_Task description:_ Lines from the beginning of the entries up to and including the one with "set -uo pipefail" must be duplicated word for word; leave out all others.

_Dataset records:_
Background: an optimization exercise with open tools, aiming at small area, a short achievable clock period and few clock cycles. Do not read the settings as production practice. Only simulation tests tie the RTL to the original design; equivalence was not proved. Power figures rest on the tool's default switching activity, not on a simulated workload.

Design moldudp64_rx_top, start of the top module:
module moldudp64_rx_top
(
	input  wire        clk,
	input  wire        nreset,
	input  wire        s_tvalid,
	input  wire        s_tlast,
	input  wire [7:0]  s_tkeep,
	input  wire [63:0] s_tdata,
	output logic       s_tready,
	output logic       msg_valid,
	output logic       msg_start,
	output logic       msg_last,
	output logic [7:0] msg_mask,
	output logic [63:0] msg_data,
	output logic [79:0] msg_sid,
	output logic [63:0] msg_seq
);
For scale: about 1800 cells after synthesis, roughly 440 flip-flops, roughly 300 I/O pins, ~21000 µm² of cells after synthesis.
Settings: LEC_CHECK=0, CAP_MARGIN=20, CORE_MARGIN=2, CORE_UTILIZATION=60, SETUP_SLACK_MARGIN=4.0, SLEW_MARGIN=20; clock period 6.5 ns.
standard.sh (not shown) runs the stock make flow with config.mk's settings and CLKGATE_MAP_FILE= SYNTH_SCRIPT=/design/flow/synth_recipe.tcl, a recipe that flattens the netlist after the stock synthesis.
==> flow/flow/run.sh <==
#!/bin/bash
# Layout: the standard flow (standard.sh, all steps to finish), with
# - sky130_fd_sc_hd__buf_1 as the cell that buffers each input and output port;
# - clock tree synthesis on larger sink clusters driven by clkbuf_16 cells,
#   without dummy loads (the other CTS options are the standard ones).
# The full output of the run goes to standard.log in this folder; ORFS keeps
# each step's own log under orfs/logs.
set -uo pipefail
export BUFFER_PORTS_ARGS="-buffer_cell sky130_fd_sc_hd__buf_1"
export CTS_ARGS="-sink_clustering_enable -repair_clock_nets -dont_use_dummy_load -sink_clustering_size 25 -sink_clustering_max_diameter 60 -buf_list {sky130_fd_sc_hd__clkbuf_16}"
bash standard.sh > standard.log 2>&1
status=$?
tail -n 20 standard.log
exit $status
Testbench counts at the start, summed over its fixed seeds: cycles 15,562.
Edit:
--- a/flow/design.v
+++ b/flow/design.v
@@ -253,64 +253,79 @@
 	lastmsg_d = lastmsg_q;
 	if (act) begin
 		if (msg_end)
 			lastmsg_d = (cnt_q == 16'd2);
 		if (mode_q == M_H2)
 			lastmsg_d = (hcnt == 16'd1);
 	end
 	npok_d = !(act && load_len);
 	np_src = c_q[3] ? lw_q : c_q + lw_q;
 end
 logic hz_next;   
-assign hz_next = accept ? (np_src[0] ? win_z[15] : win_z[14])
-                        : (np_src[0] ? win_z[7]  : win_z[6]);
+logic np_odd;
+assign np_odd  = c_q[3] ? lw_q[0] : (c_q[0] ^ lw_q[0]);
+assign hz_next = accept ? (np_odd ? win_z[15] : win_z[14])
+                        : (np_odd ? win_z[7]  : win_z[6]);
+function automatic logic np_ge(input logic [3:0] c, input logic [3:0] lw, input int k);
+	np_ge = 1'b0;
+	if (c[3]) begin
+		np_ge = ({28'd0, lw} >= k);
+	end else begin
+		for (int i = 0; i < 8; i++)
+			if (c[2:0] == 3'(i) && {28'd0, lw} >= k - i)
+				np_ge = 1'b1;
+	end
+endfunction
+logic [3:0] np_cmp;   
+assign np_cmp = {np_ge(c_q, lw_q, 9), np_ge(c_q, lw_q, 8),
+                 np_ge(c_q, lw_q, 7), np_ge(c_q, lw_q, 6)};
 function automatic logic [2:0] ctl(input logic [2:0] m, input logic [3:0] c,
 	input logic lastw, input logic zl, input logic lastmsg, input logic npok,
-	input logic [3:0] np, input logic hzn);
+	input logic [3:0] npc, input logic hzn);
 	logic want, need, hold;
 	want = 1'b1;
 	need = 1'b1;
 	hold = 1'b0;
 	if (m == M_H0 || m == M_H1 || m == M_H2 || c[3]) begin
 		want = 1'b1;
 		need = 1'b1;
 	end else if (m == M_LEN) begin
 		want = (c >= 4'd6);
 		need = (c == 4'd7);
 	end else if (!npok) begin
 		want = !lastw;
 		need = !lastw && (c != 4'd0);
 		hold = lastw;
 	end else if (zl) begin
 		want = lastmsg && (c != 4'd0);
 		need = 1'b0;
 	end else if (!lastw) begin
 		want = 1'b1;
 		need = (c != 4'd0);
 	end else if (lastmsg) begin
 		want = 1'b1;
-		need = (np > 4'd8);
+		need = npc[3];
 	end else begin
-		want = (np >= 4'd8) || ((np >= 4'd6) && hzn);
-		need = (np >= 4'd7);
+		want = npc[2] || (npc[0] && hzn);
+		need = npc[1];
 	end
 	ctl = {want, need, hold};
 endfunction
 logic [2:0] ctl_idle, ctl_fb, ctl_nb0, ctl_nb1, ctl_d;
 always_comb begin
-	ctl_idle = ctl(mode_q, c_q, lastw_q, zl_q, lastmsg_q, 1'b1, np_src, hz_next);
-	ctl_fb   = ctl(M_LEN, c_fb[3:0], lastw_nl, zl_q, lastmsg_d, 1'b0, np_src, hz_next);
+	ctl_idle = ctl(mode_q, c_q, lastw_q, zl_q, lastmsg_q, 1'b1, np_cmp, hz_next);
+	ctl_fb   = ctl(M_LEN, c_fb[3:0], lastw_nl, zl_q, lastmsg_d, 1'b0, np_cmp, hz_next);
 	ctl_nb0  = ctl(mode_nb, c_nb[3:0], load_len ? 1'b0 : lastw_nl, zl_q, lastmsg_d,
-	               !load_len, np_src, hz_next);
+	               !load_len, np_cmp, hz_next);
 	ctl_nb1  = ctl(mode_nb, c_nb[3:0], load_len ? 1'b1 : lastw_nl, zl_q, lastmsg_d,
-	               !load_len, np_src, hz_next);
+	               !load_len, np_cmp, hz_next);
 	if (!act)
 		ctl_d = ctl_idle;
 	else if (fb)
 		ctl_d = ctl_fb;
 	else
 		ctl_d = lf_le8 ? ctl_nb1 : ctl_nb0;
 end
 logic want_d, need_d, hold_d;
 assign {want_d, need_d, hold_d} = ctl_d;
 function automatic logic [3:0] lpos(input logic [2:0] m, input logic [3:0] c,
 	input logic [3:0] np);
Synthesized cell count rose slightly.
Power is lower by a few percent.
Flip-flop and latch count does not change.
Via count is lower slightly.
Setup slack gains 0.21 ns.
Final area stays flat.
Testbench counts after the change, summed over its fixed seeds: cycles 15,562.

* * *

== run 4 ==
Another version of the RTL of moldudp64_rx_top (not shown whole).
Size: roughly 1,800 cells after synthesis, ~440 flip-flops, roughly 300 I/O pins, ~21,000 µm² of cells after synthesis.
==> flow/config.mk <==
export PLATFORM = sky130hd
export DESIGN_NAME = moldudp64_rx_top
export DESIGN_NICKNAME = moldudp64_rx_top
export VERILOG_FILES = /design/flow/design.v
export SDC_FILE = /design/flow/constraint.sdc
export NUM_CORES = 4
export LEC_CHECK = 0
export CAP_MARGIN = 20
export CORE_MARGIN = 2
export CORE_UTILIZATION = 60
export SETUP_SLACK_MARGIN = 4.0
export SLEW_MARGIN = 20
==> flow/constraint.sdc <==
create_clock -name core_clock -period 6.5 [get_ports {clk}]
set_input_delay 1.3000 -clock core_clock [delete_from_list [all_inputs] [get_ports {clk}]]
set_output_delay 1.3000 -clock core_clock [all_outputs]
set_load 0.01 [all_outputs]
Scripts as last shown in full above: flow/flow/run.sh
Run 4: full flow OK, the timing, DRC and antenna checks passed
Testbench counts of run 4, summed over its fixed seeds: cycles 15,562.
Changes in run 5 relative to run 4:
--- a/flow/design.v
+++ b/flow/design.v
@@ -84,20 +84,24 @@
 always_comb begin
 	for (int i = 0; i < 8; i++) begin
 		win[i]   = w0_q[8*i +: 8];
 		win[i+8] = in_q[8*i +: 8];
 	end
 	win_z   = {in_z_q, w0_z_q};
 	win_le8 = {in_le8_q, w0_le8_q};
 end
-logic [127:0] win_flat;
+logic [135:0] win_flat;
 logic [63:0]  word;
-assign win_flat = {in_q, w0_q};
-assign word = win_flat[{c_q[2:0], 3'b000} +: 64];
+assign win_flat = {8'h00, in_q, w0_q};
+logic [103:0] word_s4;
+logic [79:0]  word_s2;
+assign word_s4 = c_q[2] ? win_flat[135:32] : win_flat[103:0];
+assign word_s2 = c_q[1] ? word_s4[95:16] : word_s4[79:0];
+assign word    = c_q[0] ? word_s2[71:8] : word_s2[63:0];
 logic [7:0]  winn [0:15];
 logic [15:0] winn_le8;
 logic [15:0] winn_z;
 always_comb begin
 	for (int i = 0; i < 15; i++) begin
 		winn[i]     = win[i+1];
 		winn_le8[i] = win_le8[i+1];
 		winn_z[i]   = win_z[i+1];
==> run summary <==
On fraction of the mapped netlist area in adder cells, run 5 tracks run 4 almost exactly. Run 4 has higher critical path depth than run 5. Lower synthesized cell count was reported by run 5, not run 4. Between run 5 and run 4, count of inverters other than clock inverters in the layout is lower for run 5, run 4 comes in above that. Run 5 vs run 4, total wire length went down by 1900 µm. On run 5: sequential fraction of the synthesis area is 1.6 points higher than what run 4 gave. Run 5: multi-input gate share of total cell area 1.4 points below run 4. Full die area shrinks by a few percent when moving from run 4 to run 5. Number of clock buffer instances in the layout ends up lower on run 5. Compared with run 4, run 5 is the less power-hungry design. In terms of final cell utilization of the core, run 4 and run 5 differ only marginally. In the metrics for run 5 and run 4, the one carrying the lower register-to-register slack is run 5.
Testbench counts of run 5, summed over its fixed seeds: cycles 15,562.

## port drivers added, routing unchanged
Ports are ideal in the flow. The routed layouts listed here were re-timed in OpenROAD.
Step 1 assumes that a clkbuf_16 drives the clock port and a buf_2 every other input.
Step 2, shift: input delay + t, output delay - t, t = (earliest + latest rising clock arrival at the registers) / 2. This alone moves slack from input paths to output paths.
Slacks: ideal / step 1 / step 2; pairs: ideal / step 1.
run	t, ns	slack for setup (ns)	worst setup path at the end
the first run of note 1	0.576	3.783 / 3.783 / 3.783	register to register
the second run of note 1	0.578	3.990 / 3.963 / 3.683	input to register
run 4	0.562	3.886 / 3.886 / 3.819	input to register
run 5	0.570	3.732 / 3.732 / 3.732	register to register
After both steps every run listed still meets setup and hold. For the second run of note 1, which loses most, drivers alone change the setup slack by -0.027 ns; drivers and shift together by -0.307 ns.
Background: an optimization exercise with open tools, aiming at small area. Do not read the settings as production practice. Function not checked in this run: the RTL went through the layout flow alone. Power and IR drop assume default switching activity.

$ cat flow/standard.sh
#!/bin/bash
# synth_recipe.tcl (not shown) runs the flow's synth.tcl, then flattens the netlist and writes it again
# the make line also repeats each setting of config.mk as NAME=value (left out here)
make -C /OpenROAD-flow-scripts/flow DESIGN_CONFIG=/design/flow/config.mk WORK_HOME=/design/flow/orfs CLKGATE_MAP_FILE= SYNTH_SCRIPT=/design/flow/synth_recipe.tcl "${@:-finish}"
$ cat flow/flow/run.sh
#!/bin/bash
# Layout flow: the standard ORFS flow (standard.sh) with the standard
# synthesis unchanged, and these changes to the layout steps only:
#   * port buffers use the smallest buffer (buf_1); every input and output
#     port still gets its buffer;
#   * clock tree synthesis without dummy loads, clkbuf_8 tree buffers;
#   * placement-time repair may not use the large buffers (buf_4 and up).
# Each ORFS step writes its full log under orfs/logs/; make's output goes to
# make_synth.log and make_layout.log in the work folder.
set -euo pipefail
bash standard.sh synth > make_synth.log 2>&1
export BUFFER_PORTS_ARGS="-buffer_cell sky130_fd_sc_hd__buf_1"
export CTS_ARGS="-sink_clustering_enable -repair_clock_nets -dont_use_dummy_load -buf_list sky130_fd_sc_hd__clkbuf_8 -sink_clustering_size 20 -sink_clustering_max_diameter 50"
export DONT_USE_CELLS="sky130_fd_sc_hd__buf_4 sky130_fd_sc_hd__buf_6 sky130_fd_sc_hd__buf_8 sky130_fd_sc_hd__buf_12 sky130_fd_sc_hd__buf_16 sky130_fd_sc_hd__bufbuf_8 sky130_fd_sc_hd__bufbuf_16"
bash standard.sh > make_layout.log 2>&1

_Response area:_
Background: an optimization exercise with open tools, aiming at small area, a short achievable clock period and few clock cycles. Do not read the settings as production practice. Only simulation tests tie the RTL to the original design; equivalence was not proved. Power figures rest on the tool's default switching activity, not on a simulated workload.

Design moldudp64_rx_top, start of the top module:
module moldudp64_rx_top
(
	input  wire        clk,
	input  wire        nreset,
	input  wire        s_tvalid,
	input  wire        s_tlast,
	input  wire [7:0]  s_tkeep,
	input  wire [63:0] s_tdata,
	output logic       s_tready,
	output logic       msg_valid,
	output logic       msg_start,
	output logic       msg_last,
	output logic [7:0] msg_mask,
	output logic [63:0] msg_data,
	output logic [79:0] msg_sid,
	output logic [63:0] msg_seq
);
For scale: about 1800 cells after synthesis, roughly 440 flip-flops, roughly 300 I/O pins, ~21000 µm² of cells after synthesis.
Settings: LEC_CHECK=0, CAP_MARGIN=20, CORE_MARGIN=2, CORE_UTILIZATION=60, SETUP_SLACK_MARGIN=4.0, SLEW_MARGIN=20; clock period 6.5 ns.
standard.sh (not shown) runs the stock make flow with config.mk's settings and CLKGATE_MAP_FILE= SYNTH_SCRIPT=/design/flow/synth_recipe.tcl, a recipe that flattens the netlist after the stock synthesis.
==> flow/flow/run.sh <==
#!/bin/bash
# Layout: the standard flow (standard.sh, all steps to finish), with
# - sky130_fd_sc_hd__buf_1 as the cell that buffers each input and output port;
# - clock tree synthesis on larger sink clusters driven by clkbuf_16 cells,
#   without dummy loads (the other CTS options are the standard ones).
# The full output of the run goes to standard.log in this folder; ORFS keeps
# each step's own log under orfs/logs.
set -uo pipefail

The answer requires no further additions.